===== src/rtl/cnn_conv_7x7_sched_pkg.sv =====
// Shared definitions for the 7x7 convolution layer scheduler.
//   - Default conv_7x7 layer dimensions.
//   - Scheduler FSM state encoding.
//   - Helpers for derived counts (weights per output channel, pixels per
//     pass) and for counter widths.
package cnn_conv_7x7_sched_pkg;

   localparam int CONV_DATA_WIDTH      = 32;
   localparam int CONV_CHANNEL_NUM_IN  = 3;
   localparam int CONV_CHANNEL_NUM_OUT = 64;
   localparam int CONV_KERNEL          = 7;
   localparam int CONV_IMAGE_SIZE      = 50176;
   localparam int CONV_RESULT_NUM      = 12544;

   typedef enum logic [2:0] {
      S_IDLE   = 3'd0,
      S_LOAD_W = 3'd1,
      S_STREAM = 3'd2,
      S_DRAIN  = 3'd3,
      S_NEXT   = 3'd4,
      S_FIN    = 3'd5
   } sched_state_t;

   // Weights needed by the conv core for one output channel.
   function automatic int w_num(input int kernel, input int ch_in);
      return kernel * kernel * ch_in;
   endfunction

   // Pixels streamed through the pipeline for one output channel.
   function automatic int p_num(input int image_size, input int ch_in);
      return image_size * ch_in;
   endfunction

   // Counter width able to hold the terminal count itself.
   function automatic int cnt_w(input int term);
      return $clog2(term) + 1;
   endfunction

   // Index width; a single channel still needs one bit.
   function automatic int idx_w(input int n);
      return (n > 1) ? $clog2(n) : 1;
   endfunction

endpackage
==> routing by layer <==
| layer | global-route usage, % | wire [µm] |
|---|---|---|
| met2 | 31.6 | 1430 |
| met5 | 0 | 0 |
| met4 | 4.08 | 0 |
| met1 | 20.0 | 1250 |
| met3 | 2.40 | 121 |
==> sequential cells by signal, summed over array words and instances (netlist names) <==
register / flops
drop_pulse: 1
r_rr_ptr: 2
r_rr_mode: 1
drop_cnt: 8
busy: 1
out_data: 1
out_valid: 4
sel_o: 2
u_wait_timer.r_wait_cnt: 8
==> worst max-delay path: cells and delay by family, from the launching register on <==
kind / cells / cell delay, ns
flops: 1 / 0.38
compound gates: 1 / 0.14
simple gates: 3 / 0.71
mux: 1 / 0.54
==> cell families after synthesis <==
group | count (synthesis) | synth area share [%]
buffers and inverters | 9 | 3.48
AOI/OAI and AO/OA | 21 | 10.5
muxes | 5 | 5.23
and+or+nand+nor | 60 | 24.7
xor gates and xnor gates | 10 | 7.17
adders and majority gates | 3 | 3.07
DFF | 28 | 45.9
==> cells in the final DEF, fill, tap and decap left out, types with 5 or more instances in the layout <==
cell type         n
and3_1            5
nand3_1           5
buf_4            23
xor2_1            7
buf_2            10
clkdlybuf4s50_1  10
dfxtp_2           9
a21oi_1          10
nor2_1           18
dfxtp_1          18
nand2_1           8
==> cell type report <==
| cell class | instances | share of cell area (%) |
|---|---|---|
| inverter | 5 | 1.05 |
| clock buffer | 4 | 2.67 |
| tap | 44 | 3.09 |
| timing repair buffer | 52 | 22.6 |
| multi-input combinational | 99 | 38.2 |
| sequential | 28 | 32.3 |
<file path="src/rtl/counter_pkg.sv">
// ============================================================
// counter_pkg: shared encodings and defaults for the demo counter sequencer
// Rev 1.0
// ============================================================
`default_nettype none

package counter_pkg;

  localparam int c_prescale_w    = 16;
  localparam int c_count_w       = 24;
  localparam int c_default_limit = 1000;

  localparam logic [1:0] OP_STOP      = 2'd0;
  localparam logic [1:0] OP_RUN_FREE  = 2'd1;
  localparam logic [1:0] OP_RUN_N     = 2'd2;
  localparam logic [1:0] OP_SET_LIMIT = 2'd3;

  typedef enum logic [1:0] {
    ST_IDLE  = 2'd0,
    ST_FREE  = 2'd1,
    ST_BURST = 2'd2
  } state_t;

endpackage

`default_nettype wire

</file>
<file path="src/rtl/counter_tick_gen.sv">
// ============================================================
// counter_tick_gen: prescaler counting 0..limit with a registered tick
// Rev 1.0
// ============================================================
`default_nettype none

module counter_tick_gen
  import counter_pkg::*;
#(
  parameter int PRESCALE_W = c_prescale_w
) (
  input  logic                  clk,
  input  logic                  rst,
  input  logic                  en,
  input  logic                  restart,
  input  logic [PRESCALE_W-1:0] limit,
  output logic                  tick_due,
  output logic                  tick
);

  logic [PRESCALE_W-1:0] r_prescale;
  logic                  r_tick;

  // Raw tick condition; a same-cycle restart suppresses it in the register below.
  assign tick_due = en && (r_prescale == limit);
  assign tick     = r_tick;

  always_ff @(posedge clk) begin
    if (rst || restart || !en) begin
      r_prescale <= '0;
      r_tick     <= 1'b0;
    end else begin
      r_tick <= tick_due;
      // >= so a limit lowered below the current count wraps without a tick
      if (r_prescale >= limit) r_prescale <= '0;
      else                     r_prescale <= r_prescale + PRESCALE_W'(1);
    end
  end

endmodule

`default_nettype wire

</file>
<file path="src/rtl/counter_sequencer.sv">
// ============================================================
// counter_sequencer: command-driven free-run / burst control of the demo counter
// Rev 1.0
// ============================================================
`default_nettype none

module counter_sequencer
  import counter_pkg::*;
#(
  parameter int PRESCALE_W    = c_prescale_w,
  parameter int COUNT_W       = c_count_w,
  parameter int DEFAULT_LIMIT = c_default_limit
) (
  input  logic               clk,
  input  logic               rst,
  input  logic               cmd_valid,
  output logic               cmd_ready,
  input  logic [1:0]         cmd_op,
  input  logic [COUNT_W-1:0] cmd_arg,
  output logic               ctr_inc,
  output logic               ctr_clr,
  output logic               done,
  output logic               busy,
  output logic [1:0]         state
);

  state_t                r_state, w_state_n;
  logic [COUNT_W-1:0]    r_remaining, w_remaining_n;
  logic [PRESCALE_W-1:0] r_limit, w_limit_n;
  logic                  r_clr, w_clr_n;
  logic                  r_done, w_done_n;
  logic                  r_busy;
  logic                  w_accept, w_restart, w_tick_due;

  assign cmd_ready = ~rst;
  assign w_accept  = cmd_valid & cmd_ready;

  counter_tick_gen #(
    .PRESCALE_W (PRESCALE_W)
  ) u_tick (
    .clk      (clk),
    .rst      (rst),
    .en       (r_state != ST_IDLE),
    .restart  (w_restart),
    .limit    (r_limit),
    .tick_due (w_tick_due),
    .tick     (ctr_inc)
  );

  always_comb begin
    w_state_n     = r_state;
    w_remaining_n = r_remaining;
    w_limit_n     = r_limit;
    w_clr_n       = 1'b0;
    w_done_n      = 1'b0;
    w_restart     = 1'b0;

    // Burst progress first; a restarting command below overrides it.
    if (r_state == ST_BURST && w_tick_due && r_remaining != '0) begin
      w_remaining_n = r_remaining - COUNT_W'(1);
      if (r_remaining == COUNT_W'(1)) begin
        w_state_n = ST_IDLE;
        w_done_n  = 1'b1;
      end
    end

    if (w_accept) begin
      unique case (cmd_op)
        OP_STOP: begin
          if (r_state != ST_IDLE) begin
            w_state_n     = ST_IDLE;
            w_remaining_n = '0;
            w_done_n      = 1'b0;
            w_restart     = 1'b1;
          end
        end
        OP_RUN_FREE: begin
          w_state_n     = ST_FREE;
          w_remaining_n = '0;
          w_done_n      = 1'b0;
          w_restart     = 1'b1;
        end
        OP_RUN_N: begin
          if (cmd_arg != '0) begin
            w_state_n     = ST_BURST;
            w_remaining_n = cmd_arg;
            w_done_n      = 1'b0;
            w_clr_n       = 1'b1;
            w_restart     = 1'b1;
          end else begin
            w_done_n = 1'b1;
          end
        end
        OP_SET_LIMIT: begin
          w_limit_n = cmd_arg[PRESCALE_W-1:0];
        end
      endcase
    end
  end

  always_ff @(posedge clk) begin
    if (rst) begin
      r_state     <= ST_IDLE;
      r_remaining <= '0;
      r_limit     <= PRESCALE_W'(DEFAULT_LIMIT);
      r_clr       <= 1'b0;
      r_done      <= 1'b0;
      r_busy      <= 1'b0;
    end else begin
      r_state     <= w_state_n;
      r_remaining <= w_remaining_n;
      r_limit     <= w_limit_n;
      r_clr       <= w_clr_n;
      r_done      <= w_done_n;
      r_busy      <= (w_state_n != ST_IDLE);
    end
  end

  assign ctr_clr = r_clr;
  assign done    = r_done;
  assign busy    = r_busy;
  assign state   = r_state;

endmodule

`default_nettype wire

</file>
$ cat config.mk
export PLATFORM = sky130hd
export DESIGN_NAME = fetch_unit
export DESIGN_NICKNAME = d
export VERILOG_FILES = /design/src/rtl/fetch_unit_pkg.sv /design/src/rtl/fetch_unit_oplen.sv /design/src/rtl/fetch_unit.sv
export SDC_FILE = /design/constraint.sdc
export NUM_CORES = 1
export LEC_CHECK = 0
export BUFFER_PORTS_ARGS = -buffer_cell sky130_fd_sc_hd__buf_2
export CORE_MARGIN = 4
export CORE_UTILIZATION = 38
export CTS_CLUSTER_SIZE = 28
export DETAILED_ROUTE_END_ITERATION = 10
export GPL_TIMING_DRIVEN = 1
export PLACE_DENSITY = 0.62
export SLEW_MARGIN = 20
export SYNTH_ARGS = -nofsm -noshare
export SYNTH_HDL_FRONTEND = slang
export SYNTH_SLANG_ARGS = --single-unit
export TNS_END_PERCENT = 1
$ cat constraint.sdc
create_clock -name clk -period 2.5 [get_ports clk]
set_input_delay 0.25 -clock clk [delete_from_list [all_inputs] [get_ports clk]]
set_output_delay 0.25 -clock clk [all_outputs]
set_load 0.02 [all_outputs]
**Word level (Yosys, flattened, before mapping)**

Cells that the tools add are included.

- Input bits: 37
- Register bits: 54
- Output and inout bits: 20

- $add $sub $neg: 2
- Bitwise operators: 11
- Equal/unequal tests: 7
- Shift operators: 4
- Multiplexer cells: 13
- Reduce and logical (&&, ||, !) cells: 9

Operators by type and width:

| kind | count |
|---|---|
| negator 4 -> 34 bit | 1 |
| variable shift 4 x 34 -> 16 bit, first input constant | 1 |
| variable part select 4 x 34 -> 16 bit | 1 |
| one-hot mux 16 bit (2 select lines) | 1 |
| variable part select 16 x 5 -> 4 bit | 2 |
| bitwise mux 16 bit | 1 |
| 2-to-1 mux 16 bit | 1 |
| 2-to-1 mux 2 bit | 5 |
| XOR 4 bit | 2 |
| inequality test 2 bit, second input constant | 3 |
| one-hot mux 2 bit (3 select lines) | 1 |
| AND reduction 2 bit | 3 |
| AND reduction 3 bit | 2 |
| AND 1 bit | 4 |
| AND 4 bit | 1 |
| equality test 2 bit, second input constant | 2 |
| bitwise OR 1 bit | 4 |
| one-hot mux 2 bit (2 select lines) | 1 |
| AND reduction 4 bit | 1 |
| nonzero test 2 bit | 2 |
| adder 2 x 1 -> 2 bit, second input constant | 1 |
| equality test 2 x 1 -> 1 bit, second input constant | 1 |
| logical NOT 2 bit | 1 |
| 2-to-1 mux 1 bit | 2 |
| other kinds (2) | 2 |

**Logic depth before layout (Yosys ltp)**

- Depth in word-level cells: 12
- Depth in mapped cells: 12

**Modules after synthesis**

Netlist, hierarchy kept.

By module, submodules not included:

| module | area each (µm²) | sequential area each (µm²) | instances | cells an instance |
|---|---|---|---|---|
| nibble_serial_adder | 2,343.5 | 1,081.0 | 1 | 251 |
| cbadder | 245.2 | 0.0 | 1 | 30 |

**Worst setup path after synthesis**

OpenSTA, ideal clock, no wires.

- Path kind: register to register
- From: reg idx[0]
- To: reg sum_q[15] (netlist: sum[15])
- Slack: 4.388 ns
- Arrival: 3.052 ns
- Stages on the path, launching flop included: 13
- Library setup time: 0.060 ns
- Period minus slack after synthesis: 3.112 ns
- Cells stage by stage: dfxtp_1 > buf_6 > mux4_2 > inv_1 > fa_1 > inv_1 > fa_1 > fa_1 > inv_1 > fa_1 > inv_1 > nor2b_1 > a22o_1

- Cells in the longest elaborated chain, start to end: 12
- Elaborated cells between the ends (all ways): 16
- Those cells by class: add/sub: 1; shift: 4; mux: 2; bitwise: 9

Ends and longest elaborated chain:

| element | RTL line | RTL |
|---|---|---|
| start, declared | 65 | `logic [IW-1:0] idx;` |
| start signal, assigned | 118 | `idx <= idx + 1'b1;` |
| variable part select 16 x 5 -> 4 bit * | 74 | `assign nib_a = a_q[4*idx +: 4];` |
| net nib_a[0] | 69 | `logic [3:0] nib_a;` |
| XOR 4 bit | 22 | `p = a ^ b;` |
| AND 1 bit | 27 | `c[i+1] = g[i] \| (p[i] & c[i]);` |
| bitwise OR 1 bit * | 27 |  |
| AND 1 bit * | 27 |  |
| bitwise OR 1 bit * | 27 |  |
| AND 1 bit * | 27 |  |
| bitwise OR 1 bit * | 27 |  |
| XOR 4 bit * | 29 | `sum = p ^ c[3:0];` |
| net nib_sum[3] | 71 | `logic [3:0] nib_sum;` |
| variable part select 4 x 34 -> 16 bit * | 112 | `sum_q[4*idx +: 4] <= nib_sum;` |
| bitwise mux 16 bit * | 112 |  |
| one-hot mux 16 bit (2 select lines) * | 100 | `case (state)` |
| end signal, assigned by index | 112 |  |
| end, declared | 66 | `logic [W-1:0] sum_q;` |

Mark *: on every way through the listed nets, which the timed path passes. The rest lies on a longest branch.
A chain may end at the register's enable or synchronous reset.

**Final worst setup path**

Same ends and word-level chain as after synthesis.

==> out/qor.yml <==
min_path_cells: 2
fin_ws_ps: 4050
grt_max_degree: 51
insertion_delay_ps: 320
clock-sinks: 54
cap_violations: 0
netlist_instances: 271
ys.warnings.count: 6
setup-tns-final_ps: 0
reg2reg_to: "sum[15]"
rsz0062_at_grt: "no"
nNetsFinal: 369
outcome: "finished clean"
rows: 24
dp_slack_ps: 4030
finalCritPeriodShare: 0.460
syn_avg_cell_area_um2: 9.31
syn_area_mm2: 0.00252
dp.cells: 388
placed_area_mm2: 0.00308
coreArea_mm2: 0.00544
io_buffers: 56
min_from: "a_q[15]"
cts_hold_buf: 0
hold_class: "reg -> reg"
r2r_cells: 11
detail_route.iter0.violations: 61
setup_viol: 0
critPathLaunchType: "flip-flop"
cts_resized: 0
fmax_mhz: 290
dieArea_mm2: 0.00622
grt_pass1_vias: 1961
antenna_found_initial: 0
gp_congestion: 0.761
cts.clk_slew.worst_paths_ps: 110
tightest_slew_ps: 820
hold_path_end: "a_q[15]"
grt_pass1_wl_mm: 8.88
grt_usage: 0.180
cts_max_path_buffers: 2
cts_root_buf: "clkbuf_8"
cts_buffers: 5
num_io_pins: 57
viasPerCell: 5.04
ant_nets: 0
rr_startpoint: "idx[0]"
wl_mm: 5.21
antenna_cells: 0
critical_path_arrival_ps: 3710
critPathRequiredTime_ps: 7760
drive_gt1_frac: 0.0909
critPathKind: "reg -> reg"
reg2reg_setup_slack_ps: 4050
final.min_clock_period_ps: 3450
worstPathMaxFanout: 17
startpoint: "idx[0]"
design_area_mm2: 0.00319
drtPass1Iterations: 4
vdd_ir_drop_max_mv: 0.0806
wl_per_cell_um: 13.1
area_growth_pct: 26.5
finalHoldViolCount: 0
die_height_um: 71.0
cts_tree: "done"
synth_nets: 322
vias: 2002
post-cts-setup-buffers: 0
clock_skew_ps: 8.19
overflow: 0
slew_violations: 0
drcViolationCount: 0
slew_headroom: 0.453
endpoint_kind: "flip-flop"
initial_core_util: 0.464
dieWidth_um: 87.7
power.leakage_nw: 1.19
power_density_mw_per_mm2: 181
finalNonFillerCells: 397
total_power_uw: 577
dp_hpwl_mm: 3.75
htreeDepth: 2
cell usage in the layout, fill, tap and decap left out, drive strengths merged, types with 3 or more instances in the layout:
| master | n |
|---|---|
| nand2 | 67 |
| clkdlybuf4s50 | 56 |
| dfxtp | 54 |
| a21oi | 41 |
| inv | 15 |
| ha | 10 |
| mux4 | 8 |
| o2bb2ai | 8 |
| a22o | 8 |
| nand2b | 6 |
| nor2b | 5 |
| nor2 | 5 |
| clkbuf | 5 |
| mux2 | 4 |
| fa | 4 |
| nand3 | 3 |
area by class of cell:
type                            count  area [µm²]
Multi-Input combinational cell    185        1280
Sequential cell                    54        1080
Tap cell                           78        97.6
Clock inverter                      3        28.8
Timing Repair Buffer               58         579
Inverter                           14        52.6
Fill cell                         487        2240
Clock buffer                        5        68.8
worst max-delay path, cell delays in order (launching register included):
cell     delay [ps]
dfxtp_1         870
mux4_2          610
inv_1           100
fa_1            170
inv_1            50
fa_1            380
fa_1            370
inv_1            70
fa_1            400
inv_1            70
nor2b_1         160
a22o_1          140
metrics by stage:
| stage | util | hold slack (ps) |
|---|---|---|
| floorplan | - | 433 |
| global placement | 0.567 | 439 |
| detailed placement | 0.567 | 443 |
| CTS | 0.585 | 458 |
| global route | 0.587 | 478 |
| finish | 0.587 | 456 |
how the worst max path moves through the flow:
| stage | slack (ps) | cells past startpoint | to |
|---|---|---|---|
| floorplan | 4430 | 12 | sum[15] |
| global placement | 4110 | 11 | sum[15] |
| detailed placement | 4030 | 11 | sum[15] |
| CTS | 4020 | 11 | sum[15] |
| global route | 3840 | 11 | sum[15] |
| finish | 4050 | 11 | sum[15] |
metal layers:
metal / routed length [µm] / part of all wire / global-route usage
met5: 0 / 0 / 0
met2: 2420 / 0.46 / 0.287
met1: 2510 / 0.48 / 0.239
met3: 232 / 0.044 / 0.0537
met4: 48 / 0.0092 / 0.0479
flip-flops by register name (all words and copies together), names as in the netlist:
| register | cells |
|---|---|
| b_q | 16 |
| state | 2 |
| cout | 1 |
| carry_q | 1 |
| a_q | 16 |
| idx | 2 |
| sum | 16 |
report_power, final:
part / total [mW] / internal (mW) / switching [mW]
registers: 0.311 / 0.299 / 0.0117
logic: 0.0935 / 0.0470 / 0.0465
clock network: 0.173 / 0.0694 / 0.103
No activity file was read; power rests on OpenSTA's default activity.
[src/rtl/seg_scan_ctrl_pkg.sv]
// Shared constants, converter state type and helpers for the countdown display.
package seg_scan_ctrl_pkg;

    // Nibble value that the decoder renders as an unlit digit
    localparam logic [3:0] BLANK_NIBBLE = 4'hF;
    // All cathodes off (active-low)
    localparam logic [6:0] SEG_OFF      = 7'b1111111;

    typedef enum logic [1:0] {
        IDLE,
        SHIFT,
        COMMIT
    } conv_state_t;

    // Largest value representable on n decimal digits: 10^n - 1
    function automatic int unsigned max_val(input int unsigned n);
        int unsigned r;
        r = 1;
        for (int unsigned i = 0; i < n; i++) begin
            r = r * 10;
        end
        return r - 1;
    endfunction

endpackage

[src/rtl/seg_scan_ctrl_bin2bcd.sv]
// Sequential double-dabble binary-to-BCD converter.
// Values above 10^NUM_DIGITS-1 saturate to all nines and raise over.
// done pulses for the single COMMIT cycle while bcd holds the final result.
module bin2bcd_seq
    import seg_scan_ctrl_pkg::*;
#(
    parameter int unsigned NUM_DIGITS = 2,
    parameter int unsigned VAL_W      = 7
) (
    input  logic                    clk,
    input  logic                    rst_n,
    input  logic                    load,
    input  logic [VAL_W-1:0]        value_bin,
    output logic                    busy,
    output logic                    done,
    output logic                    over,
    output logic [4*NUM_DIGITS-1:0] bcd
);

    localparam int unsigned BW = 4 * NUM_DIGITS;
    localparam int unsigned SW = BW + VAL_W;
    localparam int unsigned CW = $clog2(VAL_W + 1);
    localparam logic [VAL_W-1:0] MAXV = VAL_W'(max_val(NUM_DIGITS));

    conv_state_t     state, state_next;
    logic [SW-1:0]   sreg, sreg_adj;
    logic [CW-1:0]   cnt;
    logic [VAL_W-1:0] sat_val;

    // Converter state register
    always_ff @(posedge clk or negedge rst_n) begin
        if (!rst_n) state <= IDLE;
        else        state <= state_next;
    end

    // Next-state: capture on load, VAL_W shift iterations, one commit cycle
    always_comb begin
        state_next = state;
        case (state)
            IDLE:    if (load) state_next = SHIFT;
            SHIFT:   if (cnt == CW'(VAL_W - 1)) state_next = COMMIT;
            COMMIT:  state_next = IDLE;
            default: state_next = IDLE;
        endcase
    end

    // Status outputs decoded from state
    always_comb begin
        busy = (state != IDLE);
        done = (state == COMMIT);
    end

    // Saturate the captured value and apply the add-3 step to every BCD nibble
    always_comb begin
        sat_val  = (value_bin > MAXV) ? MAXV : value_bin;
        sreg_adj = sreg;
        for (int unsigned i = 0; i < NUM_DIGITS; i++) begin
            if (sreg[VAL_W+4*i +: 4] >= 4'd5) begin
                sreg_adj[VAL_W+4*i +: 4] = sreg[VAL_W+4*i +: 4] + 4'd3;
            end
        end
    end

    // Shift register, iteration counter and saturation flag
    always_ff @(posedge clk or negedge rst_n) begin
        if (!rst_n) begin
            sreg <= '0;
            cnt  <= '0;
            over <= 1'b0;
        end else begin
            case (state)
                IDLE: if (load) begin
                    sreg <= SW'(sat_val);
                    cnt  <= '0;
                    over <= (value_bin > MAXV);
                end
                SHIFT: begin
                    sreg <= sreg_adj << 1;
                    cnt  <= cnt + 1'b1;
                end
                default: ;
            endcase
        end
    end

    assign bcd = sreg[SW-1:VAL_W];

endmodule

[src/rtl/seven_segment.sv]
// Hex-digit to seven-segment decoder, active-low cathodes, bit order gfedcba.
// Only 0..9 are lit; every other code (including BLANK_NIBBLE) is dark.
module seven_segment
    import seg_scan_ctrl_pkg::*;
(
    input  logic [3:0] digit,
    output logic [6:0] seg
);

    // Pure lookup from digit code to cathode pattern
    always_comb begin
        seg = SEG_OFF;
        case (digit)
            4'd0: seg = 7'b1000000;
            4'd1: seg = 7'b1111001;
            4'd2: seg = 7'b0100100;
            4'd3: seg = 7'b0110000;
            4'd4: seg = 7'b0011001;
            4'd5: seg = 7'b0010010;
            4'd6: seg = 7'b0000010;
            4'd7: seg = 7'b1111000;
            4'd8: seg = 7'b0000000;
            4'd9: seg = 7'b0010000;
            default: seg = SEG_OFF;
        endcase
    end

endmodule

□ □ □ □ □

PROBLEM TO WORK ON: For the listing above, state how many lines contain the word "Yosys", with no other words.

RESULT OF THE TASK: 2